Hemos vilipendiado el dolor y dado el pistoletazo de salida en una carrera infinita para huir de él. Nos han vendido que así es como experimentaremos la felicidad más pura, plena y duradera. Pero te voy a hacer un gran spoiler: vas a tener que empezar a hacerte amigui de tu dolor, ya que intentar deshacerte de él sería como intentar deshacerte de tu propia sombra. Y, antes de que te cabrees y mandes este libro a lo más profundo de tu estantería, deja que te explique algo; te prometo que mis intenciones son puras, ¡no pretendo deprimirte!
Al revés, si te quedas, intentaré que saques algo muy bonito y positivo de esto. Primero, voy a hacerme cargo de lo que te acabo de decir: que la vida duele es un hecho inevitable para el ser humano, pero ¿por qué? Te voy a hablar de dos razones principales, que irás conociendo más en profundidad durante la lectura:
Nuestra esencia biológica se rige por un único bien superior: la supervivencia.
Imagina que, para que estés a salvo, quiero que te recluyas durante un año en tu habitación. ¿Qué es más sencillo para mí, intentar que seas feliz entre esas cuatro paredes complaciéndote todo el tiempo o electrificar la puerta para evitar que la toques? Pues tu cerebro piensa algo similar:
Tu cerebro: Cada vez que te salgas de lo que yo creo que es conocido y, por lo tanto, no peligroso, te voy a enviar dolor.
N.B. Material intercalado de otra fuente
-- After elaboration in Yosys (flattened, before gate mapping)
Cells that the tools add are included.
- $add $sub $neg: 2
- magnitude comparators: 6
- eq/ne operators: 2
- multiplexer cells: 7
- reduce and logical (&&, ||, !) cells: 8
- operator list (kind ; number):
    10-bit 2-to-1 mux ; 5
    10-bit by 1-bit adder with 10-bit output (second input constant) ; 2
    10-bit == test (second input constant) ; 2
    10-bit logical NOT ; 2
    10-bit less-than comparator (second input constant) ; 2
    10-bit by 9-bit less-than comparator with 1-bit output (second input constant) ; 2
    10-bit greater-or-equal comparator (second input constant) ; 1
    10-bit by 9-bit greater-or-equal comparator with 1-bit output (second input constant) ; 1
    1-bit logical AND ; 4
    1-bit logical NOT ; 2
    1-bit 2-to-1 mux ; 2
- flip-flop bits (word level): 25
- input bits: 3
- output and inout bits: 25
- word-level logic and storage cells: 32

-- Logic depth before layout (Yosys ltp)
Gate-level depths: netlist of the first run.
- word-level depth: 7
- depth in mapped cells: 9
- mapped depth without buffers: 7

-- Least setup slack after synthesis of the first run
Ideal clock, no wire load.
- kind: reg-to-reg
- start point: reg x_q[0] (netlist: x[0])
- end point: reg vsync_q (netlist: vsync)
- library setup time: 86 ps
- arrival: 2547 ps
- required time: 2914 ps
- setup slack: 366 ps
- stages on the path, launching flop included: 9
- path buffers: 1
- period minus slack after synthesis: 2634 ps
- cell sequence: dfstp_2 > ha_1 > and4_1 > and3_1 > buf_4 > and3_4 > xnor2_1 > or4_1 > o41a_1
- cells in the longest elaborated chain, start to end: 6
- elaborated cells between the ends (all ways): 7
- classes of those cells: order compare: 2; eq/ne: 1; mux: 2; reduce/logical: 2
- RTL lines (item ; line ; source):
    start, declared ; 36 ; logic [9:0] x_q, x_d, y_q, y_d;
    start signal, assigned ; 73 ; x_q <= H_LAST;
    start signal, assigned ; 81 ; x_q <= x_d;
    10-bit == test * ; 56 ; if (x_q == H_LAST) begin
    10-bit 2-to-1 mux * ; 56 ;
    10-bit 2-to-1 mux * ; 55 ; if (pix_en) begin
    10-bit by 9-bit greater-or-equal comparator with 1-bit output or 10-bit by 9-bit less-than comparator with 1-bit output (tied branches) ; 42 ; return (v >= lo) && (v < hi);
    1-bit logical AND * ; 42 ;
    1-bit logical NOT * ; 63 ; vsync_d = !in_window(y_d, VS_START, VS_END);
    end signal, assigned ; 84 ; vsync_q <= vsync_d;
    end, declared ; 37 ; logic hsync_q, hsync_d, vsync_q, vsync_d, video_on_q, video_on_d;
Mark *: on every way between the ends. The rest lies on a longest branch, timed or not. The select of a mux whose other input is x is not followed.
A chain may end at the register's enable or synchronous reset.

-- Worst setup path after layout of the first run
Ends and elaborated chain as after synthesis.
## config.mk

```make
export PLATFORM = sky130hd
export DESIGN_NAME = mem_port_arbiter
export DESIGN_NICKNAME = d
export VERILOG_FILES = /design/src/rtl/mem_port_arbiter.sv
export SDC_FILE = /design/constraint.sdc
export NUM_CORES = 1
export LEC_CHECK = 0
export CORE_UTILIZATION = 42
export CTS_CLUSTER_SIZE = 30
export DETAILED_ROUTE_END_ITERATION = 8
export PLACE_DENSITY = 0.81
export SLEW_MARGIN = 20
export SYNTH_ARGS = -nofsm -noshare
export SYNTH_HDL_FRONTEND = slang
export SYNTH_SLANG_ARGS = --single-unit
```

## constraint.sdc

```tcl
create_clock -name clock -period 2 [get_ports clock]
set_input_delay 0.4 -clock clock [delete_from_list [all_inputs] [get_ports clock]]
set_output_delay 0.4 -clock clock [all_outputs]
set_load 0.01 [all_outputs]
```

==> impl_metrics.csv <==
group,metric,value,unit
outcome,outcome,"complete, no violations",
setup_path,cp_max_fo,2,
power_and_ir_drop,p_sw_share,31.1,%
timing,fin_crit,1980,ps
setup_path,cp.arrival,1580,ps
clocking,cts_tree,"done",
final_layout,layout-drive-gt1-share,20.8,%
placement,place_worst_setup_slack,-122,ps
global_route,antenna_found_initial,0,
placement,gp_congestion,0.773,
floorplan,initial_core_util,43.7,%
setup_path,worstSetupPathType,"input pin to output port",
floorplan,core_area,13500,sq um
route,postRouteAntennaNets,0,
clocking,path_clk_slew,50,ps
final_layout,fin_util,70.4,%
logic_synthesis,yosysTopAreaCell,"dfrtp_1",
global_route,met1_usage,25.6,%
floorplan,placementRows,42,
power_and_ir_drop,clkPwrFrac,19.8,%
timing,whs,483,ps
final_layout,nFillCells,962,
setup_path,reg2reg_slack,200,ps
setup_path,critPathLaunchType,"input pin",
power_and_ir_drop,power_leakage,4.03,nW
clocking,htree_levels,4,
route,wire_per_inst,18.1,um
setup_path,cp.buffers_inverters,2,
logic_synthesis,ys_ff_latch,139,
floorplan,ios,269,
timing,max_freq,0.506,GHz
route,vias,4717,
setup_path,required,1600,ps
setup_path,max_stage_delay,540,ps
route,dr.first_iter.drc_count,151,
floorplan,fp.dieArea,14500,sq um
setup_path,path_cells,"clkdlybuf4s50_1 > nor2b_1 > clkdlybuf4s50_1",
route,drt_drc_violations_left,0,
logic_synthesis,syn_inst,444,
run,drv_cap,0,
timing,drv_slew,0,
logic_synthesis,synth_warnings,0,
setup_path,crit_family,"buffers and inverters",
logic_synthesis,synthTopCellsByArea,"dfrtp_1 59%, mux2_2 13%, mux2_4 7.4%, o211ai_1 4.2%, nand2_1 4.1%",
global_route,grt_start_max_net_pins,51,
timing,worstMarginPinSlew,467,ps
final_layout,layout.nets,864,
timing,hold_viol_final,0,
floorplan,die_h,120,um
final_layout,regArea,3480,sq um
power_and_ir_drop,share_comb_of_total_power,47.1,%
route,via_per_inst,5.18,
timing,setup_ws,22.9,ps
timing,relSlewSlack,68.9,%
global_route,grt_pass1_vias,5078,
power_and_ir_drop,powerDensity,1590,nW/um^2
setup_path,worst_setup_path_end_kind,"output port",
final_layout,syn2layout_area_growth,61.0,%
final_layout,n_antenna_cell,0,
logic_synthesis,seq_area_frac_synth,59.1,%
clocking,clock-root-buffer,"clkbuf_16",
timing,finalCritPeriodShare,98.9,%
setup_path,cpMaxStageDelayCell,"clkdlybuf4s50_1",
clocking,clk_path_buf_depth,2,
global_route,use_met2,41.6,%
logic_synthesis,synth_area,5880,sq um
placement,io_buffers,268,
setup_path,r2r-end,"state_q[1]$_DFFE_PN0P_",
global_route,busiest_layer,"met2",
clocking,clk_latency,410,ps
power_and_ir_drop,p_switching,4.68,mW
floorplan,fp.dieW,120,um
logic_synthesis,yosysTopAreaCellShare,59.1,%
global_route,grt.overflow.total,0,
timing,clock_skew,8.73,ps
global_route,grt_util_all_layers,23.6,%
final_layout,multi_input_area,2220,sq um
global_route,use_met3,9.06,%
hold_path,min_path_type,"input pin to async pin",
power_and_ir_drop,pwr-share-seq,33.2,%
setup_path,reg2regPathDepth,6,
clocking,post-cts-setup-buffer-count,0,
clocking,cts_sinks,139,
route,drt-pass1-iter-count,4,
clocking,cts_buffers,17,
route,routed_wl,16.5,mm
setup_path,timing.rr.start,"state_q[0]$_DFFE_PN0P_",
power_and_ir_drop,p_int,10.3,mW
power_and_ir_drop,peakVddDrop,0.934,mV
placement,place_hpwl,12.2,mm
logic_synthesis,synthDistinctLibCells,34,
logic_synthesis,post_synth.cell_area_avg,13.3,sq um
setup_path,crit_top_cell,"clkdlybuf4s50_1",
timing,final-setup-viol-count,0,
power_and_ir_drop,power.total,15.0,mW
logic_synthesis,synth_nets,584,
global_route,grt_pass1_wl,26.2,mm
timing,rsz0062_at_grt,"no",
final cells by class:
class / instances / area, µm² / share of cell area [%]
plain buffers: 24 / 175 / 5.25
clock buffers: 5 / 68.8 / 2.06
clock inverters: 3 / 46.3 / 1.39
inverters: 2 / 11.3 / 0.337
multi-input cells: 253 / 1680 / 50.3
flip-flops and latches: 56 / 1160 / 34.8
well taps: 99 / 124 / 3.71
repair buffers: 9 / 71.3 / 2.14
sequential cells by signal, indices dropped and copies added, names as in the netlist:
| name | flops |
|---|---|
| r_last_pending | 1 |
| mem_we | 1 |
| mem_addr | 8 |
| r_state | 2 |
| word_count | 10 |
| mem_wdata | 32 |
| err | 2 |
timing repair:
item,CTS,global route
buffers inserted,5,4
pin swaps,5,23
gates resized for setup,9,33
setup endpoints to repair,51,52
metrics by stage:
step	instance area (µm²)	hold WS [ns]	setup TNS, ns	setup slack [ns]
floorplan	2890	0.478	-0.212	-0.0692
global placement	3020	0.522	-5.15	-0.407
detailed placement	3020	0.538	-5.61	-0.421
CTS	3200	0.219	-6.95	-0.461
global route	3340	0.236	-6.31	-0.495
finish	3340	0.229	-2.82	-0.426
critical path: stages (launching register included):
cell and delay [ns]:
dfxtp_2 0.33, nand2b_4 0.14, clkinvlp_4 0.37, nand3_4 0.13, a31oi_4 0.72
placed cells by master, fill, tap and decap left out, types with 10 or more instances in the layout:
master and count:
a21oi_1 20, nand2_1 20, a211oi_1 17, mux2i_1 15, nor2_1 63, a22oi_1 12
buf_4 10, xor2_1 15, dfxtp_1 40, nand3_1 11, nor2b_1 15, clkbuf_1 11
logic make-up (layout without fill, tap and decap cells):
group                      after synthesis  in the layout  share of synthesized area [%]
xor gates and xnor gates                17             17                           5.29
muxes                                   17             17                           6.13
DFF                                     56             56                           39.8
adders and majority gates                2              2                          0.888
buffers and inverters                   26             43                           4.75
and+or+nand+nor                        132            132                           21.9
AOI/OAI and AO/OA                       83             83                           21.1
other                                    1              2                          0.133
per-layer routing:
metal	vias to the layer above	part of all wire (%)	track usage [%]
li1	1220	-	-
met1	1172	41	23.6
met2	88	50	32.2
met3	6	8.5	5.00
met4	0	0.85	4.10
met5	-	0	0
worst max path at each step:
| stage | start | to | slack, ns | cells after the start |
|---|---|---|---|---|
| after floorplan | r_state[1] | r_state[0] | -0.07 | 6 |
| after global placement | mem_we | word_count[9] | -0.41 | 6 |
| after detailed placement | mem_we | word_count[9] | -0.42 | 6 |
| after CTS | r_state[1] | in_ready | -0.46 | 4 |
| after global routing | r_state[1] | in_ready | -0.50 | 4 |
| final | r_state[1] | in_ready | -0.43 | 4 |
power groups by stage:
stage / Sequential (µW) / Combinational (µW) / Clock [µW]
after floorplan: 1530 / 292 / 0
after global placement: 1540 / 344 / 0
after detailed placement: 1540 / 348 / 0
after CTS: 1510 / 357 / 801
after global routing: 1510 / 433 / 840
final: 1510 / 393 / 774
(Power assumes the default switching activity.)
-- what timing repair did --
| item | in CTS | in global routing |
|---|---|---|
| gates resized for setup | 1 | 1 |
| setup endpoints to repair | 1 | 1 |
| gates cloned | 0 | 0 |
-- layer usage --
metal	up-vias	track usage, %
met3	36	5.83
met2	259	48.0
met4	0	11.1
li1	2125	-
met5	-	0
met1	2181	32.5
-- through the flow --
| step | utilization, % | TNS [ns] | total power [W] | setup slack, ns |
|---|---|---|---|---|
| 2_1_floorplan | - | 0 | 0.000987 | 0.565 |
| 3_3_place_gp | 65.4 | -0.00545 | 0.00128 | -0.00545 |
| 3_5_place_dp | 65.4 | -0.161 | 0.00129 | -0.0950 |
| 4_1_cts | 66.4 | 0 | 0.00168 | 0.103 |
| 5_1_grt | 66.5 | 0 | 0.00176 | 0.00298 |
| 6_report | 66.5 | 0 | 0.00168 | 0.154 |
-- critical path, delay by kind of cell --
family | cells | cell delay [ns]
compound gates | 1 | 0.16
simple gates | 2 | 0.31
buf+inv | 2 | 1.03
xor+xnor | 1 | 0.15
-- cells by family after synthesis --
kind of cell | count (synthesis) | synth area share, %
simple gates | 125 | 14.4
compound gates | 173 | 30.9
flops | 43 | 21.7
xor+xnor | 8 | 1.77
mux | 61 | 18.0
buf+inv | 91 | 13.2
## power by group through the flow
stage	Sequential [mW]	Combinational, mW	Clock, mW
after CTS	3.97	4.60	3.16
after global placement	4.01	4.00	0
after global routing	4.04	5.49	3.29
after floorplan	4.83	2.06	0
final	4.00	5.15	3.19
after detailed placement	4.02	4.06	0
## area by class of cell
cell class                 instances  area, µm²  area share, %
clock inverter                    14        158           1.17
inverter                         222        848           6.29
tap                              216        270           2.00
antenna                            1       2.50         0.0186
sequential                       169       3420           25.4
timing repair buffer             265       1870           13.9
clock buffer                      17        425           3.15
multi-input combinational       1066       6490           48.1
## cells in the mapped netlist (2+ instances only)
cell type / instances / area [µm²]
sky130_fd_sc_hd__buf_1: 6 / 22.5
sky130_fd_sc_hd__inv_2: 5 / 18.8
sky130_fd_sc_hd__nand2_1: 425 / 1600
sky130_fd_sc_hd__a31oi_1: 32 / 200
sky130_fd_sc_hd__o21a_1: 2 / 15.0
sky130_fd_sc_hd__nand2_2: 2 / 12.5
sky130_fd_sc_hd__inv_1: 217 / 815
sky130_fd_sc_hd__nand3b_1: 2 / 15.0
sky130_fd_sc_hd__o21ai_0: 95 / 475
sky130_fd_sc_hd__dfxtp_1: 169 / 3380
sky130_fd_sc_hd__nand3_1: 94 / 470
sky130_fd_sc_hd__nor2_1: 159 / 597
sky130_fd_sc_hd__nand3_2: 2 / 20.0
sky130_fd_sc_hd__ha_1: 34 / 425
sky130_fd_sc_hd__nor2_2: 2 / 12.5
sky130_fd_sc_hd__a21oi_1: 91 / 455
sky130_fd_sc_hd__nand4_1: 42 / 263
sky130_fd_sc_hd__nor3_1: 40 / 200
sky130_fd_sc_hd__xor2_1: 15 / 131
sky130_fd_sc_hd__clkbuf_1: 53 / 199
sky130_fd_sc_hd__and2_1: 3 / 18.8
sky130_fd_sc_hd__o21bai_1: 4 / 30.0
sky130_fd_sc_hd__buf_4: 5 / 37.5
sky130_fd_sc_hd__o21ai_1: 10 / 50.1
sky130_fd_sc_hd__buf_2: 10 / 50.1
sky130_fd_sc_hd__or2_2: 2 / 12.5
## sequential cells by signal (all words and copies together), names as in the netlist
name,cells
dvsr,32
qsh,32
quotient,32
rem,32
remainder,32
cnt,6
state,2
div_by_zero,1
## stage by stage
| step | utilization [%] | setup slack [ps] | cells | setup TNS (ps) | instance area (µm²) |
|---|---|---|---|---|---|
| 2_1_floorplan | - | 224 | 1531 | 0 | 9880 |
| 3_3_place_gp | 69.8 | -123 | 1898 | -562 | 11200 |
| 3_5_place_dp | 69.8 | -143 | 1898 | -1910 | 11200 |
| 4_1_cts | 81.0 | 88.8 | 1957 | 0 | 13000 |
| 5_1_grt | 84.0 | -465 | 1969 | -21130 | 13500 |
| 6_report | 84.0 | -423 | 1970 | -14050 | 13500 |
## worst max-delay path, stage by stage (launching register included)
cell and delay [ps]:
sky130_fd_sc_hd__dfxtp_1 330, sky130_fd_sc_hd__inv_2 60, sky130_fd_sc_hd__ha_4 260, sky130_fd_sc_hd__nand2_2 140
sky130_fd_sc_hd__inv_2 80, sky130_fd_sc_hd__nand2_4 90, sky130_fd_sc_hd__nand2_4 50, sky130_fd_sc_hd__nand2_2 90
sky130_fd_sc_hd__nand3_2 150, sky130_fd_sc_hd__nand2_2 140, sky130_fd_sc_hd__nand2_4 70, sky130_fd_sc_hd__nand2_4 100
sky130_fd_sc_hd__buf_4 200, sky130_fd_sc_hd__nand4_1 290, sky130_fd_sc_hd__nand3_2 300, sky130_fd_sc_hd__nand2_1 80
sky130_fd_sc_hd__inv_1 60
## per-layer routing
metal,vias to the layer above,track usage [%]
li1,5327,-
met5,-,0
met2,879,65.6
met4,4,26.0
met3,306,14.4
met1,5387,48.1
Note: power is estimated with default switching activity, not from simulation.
$ cat src/rtl/alu_pkg.sv
// rtl/alu_pkg.sv - shared ALU opcodes, flag bit positions and MDU state encoding
package alu_pkg;

    localparam logic [3:0] ALU_AND = 4'b0000;
    localparam logic [3:0] ALU_OR  = 4'b0001;
    localparam logic [3:0] ALU_ADD = 4'b0010;
    localparam logic [3:0] ALU_MUL = 4'b0011;
    localparam logic [3:0] ALU_NOR = 4'b0100;
    localparam logic [3:0] ALU_DIV = 4'b0101;
    localparam logic [3:0] ALU_SUB = 4'b0110;
    localparam logic [3:0] ALU_SLT = 4'b0111;
    localparam logic [3:0] ALU_SLL = 4'b1000;
    localparam logic [3:0] ALU_SRL = 4'b1001;

    localparam int FLG_DIVZ = 0;
    localparam int FLG_OVF  = 1;
    localparam int FLG_UNF  = 2;

    localparam logic [1:0] ST_IDLE   = 2'b00;
    localparam logic [1:0] ST_RUN    = 2'b01;
    localparam logic [1:0] ST_FINISH = 2'b10;

    // What FINISH should report for the operation that just completed
    typedef enum logic [1:0] {
        KIND_MUL  = 2'b00,
        KIND_DIV  = 2'b01,
        KIND_DIVZ = 2'b10,
        KIND_INV  = 2'b11
    } mdu_kind_e;

endpackage

$ cat src/rtl/mdu_datapath.sv
// rtl/mdu_datapath.sv - shift-add multiply / restoring divide accumulator and iteration counter
module mdu_datapath #(
    parameter int WIDTH     = 32,
    parameter int CNT_WIDTH = 6
) (
    input  logic             clk,
    input  logic             rst_n,
    input  logic             i_load,
    input  logic             i_step,
    input  logic             i_is_div,
    input  logic [WIDTH-1:0] i_a,
    input  logic [WIDTH-1:0] i_b,
    output logic [WIDTH-1:0] o_hi,
    output logic [WIDTH-1:0] o_lo,
    output logic             o_cnt_zero
);

    logic [WIDTH-1:0]     r_hi;
    logic [WIDTH-1:0]     r_lo;
    logic [WIDTH-1:0]     r_opnd;
    logic                 r_is_div;
    logic [CNT_WIDTH-1:0] r_cnt;

    logic [WIDTH:0]       w_add_sum;
    logic [WIDTH:0]       w_shifted;
    logic                 w_q_bit;
    logic [WIDTH-1:0]     w_rem_sub;

    // Multiply: {r_hi, r_lo} is the product register with the multiplier in r_lo.
    assign w_add_sum = {1'b0, r_hi} + (r_lo[0] ? {1'b0, r_opnd} : '0);

    // Divide: r_hi is the partial remainder, r_lo shifts dividend out and quotient in.
    assign w_shifted = {r_hi, r_lo[WIDTH-1]};
    assign w_q_bit   = (w_shifted >= {1'b0, r_opnd});
    assign w_rem_sub = w_shifted[WIDTH-1:0] - r_opnd;

    always_ff @(posedge clk or negedge rst_n) begin
        if (!rst_n) begin
            r_hi     <= '0;
            r_lo     <= '0;
            r_opnd   <= '0;
            r_is_div <= 1'b0;
            r_cnt    <= '0;
        end else if (i_load) begin
            r_hi     <= '0;
            r_lo     <= i_is_div ? i_a : i_b;
            r_opnd   <= i_is_div ? i_b : i_a;
            r_is_div <= i_is_div;
            r_cnt    <= CNT_WIDTH'(WIDTH - 1);
        end else if (i_step) begin
            if (r_is_div) begin
                r_hi <= w_q_bit ? w_rem_sub : w_shifted[WIDTH-1:0];
                r_lo <= {r_lo[WIDTH-2:0], w_q_bit};
            end else begin
                r_hi <= w_add_sum[WIDTH:1];
                r_lo <= {w_add_sum[0], r_lo[WIDTH-1:1]};
            end
            if (r_cnt != '0) begin
                r_cnt <= r_cnt - 1'b1;
            end
        end
    end

    assign o_hi       = r_hi;
    assign o_lo       = r_lo;
    assign o_cnt_zero = (r_cnt == '0);

endmodule

$ cat src/rtl/mul_div_unit.sv
// rtl/mul_div_unit.sv - iterative multiply/divide engine with start/busy/done handshake
module mul_div_unit
    import alu_pkg::*;
#(
    parameter int WIDTH      = 32,
    parameter int FLAG_WIDTH = 3,
    parameter int CNT_WIDTH  = 6
) (
    input  logic                  clk,
    input  logic                  rst_n,
    input  logic                  Start,
    input  logic [3:0]            ALUCon,
    input  logic [WIDTH-1:0]      DataA,
    input  logic [WIDTH-1:0]      DataB,
    input  logic                  Abort,
    output logic                  Busy,
    output logic                  Done,
    output logic [WIDTH-1:0]      Result,
    output logic [WIDTH-1:0]      Hi,
    output logic [FLAG_WIDTH-1:0] Flag
);

    logic [1:0]            r_state;
    mdu_kind_e             r_kind;
    logic [WIDTH-1:0]      r_result;
    logic [WIDTH-1:0]      r_hi;
    logic [FLAG_WIDTH-1:0] r_flag;

    logic                  w_is_mul;
    logic                  w_is_div;
    logic                  w_div_zero;
    logic                  w_accept;
    logic                  w_load;
    logic                  w_step;
    logic [WIDTH-1:0]      w_dp_hi;
    logic [WIDTH-1:0]      w_dp_lo;
    logic                  w_cnt_zero;
    logic [WIDTH-1:0]      w_fin_result;
    logic [WIDTH-1:0]      w_fin_hi;
    logic [FLAG_WIDTH-1:0] w_fin_flag;

    assign w_is_mul   = (ALUCon == ALU_MUL);
    assign w_is_div   = (ALUCon == ALU_DIV);
    assign w_div_zero = w_is_div && (DataB == '0);
    assign w_accept   = (r_state == ST_IDLE) && Start && !Abort;

    // Divide-by-zero still loads so the dividend is available for Hi in FINISH.
    assign w_load = w_accept && (w_is_mul || w_is_div);
    assign w_step = (r_state == ST_RUN) && !Abort;

    mdu_datapath #(
        .WIDTH     (WIDTH),
        .CNT_WIDTH (CNT_WIDTH)
    ) u_datapath (
        .clk        (clk),
        .rst_n      (rst_n),
        .i_load     (w_load),
        .i_step     (w_step),
        .i_is_div   (w_is_div),
        .i_a        (DataA),
        .i_b        (DataB),
        .o_hi       (w_dp_hi),
        .o_lo       (w_dp_lo),
        .o_cnt_zero (w_cnt_zero)
    );

    always_comb begin
        w_fin_result = '0;
        w_fin_hi     = '0;
        w_fin_flag   = '0;
        case (r_kind)
            KIND_MUL: begin
                w_fin_result        = w_dp_lo;
                w_fin_hi            = w_dp_hi;
                w_fin_flag[FLG_OVF] = (w_dp_hi != '0);
            end
            KIND_DIV: begin
                w_fin_result = w_dp_lo;
                w_fin_hi     = w_dp_hi;
            end
            KIND_DIVZ: begin
                w_fin_result         = '1;
                w_fin_hi             = w_dp_lo;
                w_fin_flag[FLG_DIVZ] = 1'b1;
            end
            default: begin
                w_fin_result = '0;
                w_fin_hi     = '0;
                w_fin_flag   = '0;
            end
        endcase
    end

    always_ff @(posedge clk or negedge rst_n) begin
        if (!rst_n) begin
            r_state  <= ST_IDLE;
            r_kind   <= KIND_INV;
            r_result <= '0;
            r_hi     <= '0;
            r_flag   <= '0;
        end else begin
            case (r_state)
                ST_IDLE: begin
                    if (w_accept) begin
                        if (!(w_is_mul || w_is_div)) begin
                            r_kind  <= KIND_INV;
                            r_state <= ST_FINISH;
                        end else if (w_div_zero) begin
                            r_kind  <= KIND_DIVZ;
                            r_state <= ST_FINISH;
                        end else begin
                            r_kind  <= w_is_div ? KIND_DIV : KIND_MUL;
                            r_state <= ST_RUN;
                        end
                    end
                end
                ST_RUN: begin
                    if (Abort) begin
                        r_state <= ST_IDLE;
                    end else if (w_cnt_zero) begin
                        r_state <= ST_FINISH;
                    end
                end
                ST_FINISH: begin
                    if (!Abort) begin
                        r_result <= w_fin_result;
                        r_hi     <= w_fin_hi;
                        r_flag   <= w_fin_flag;
                    end
                    r_state <= ST_IDLE;
                end
                default: r_state <= ST_IDLE;
            endcase
        end
    end

    // Outputs show the fresh result during the Done cycle; an abort in FINISH leaves the held values visible.
    assign Busy   = (r_state == ST_RUN);
    assign Done   = (r_state == ST_FINISH) && !Abort;
    assign Result = Done ? w_fin_result : r_result;
    assign Hi     = Done ? w_fin_hi     : r_hi;
    assign Flag   = Done ? w_fin_flag   : r_flag;

endmodule
File: config.mk
export PLATFORM = sky130hd
export DESIGN_NAME = pwq_activation
export DESIGN_NICKNAME = d
export VERILOG_FILES = /design/src/rtl/pwq_activation.sv
export SDC_FILE = /design/constraint.sdc
export NUM_CORES = 2
export LEC_CHECK = 0
export BUFFER_PORTS_ARGS = -buffer_cell sky130_fd_sc_hd__buf_4
export CAP_MARGIN = 40
export CORE_UTILIZATION = 35
export DETAILED_ROUTE_END_ITERATION = 7
export MAX_ROUTING_LAYER = met4
export PLACE_DENSITY = 0.47
export SYNTH_ARGS = -nofsm -noshare
export SYNTH_HDL_FRONTEND = slang
export SYNTH_SLANG_ARGS = --single-unit
File: constraint.sdc
create_clock -name clk -period 11.11 [get_ports clk]
set_input_delay 1.6665 -clock clk [delete_from_list [all_inputs] [get_ports clk]]
set_output_delay 1.6665 -clock clk [all_outputs]
set_load 0.02 [all_outputs]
Tú: Pero... es que así no soy feliz. Yo quiero cambiar.
Tu cerebro: ¿Es que no escuchaste a tu abuela? Más vale malo conocido que bueno por conocer. Mientras sigas con vida, por mí que no cambie nada.
Nuestro nivel de conciencia hace que nos importen cosas: si hay valor, hay dolor.
A la felicidad le ha pasado algo parecido al dolor, pero al revés: si el dolor ocupa el trono del villano, a la felicidad se la ha coronado como heroína. Y, cuando felicidad y sufrimiento se consideran categorías excluyentes, como si hablásemos del día y la noche, la cosa empieza a oler mal, como cuando dejas un queso azul fuera de la nevera durante un mes. Y es que aferrarse como un koala a esta forma tan polarizada y rígida de contemplar ambas sensaciones solo va a causarte pupita de la buena. Si algo me importa y me hace feliz, eso mismo puede hacerme sufrir: c’est la vie.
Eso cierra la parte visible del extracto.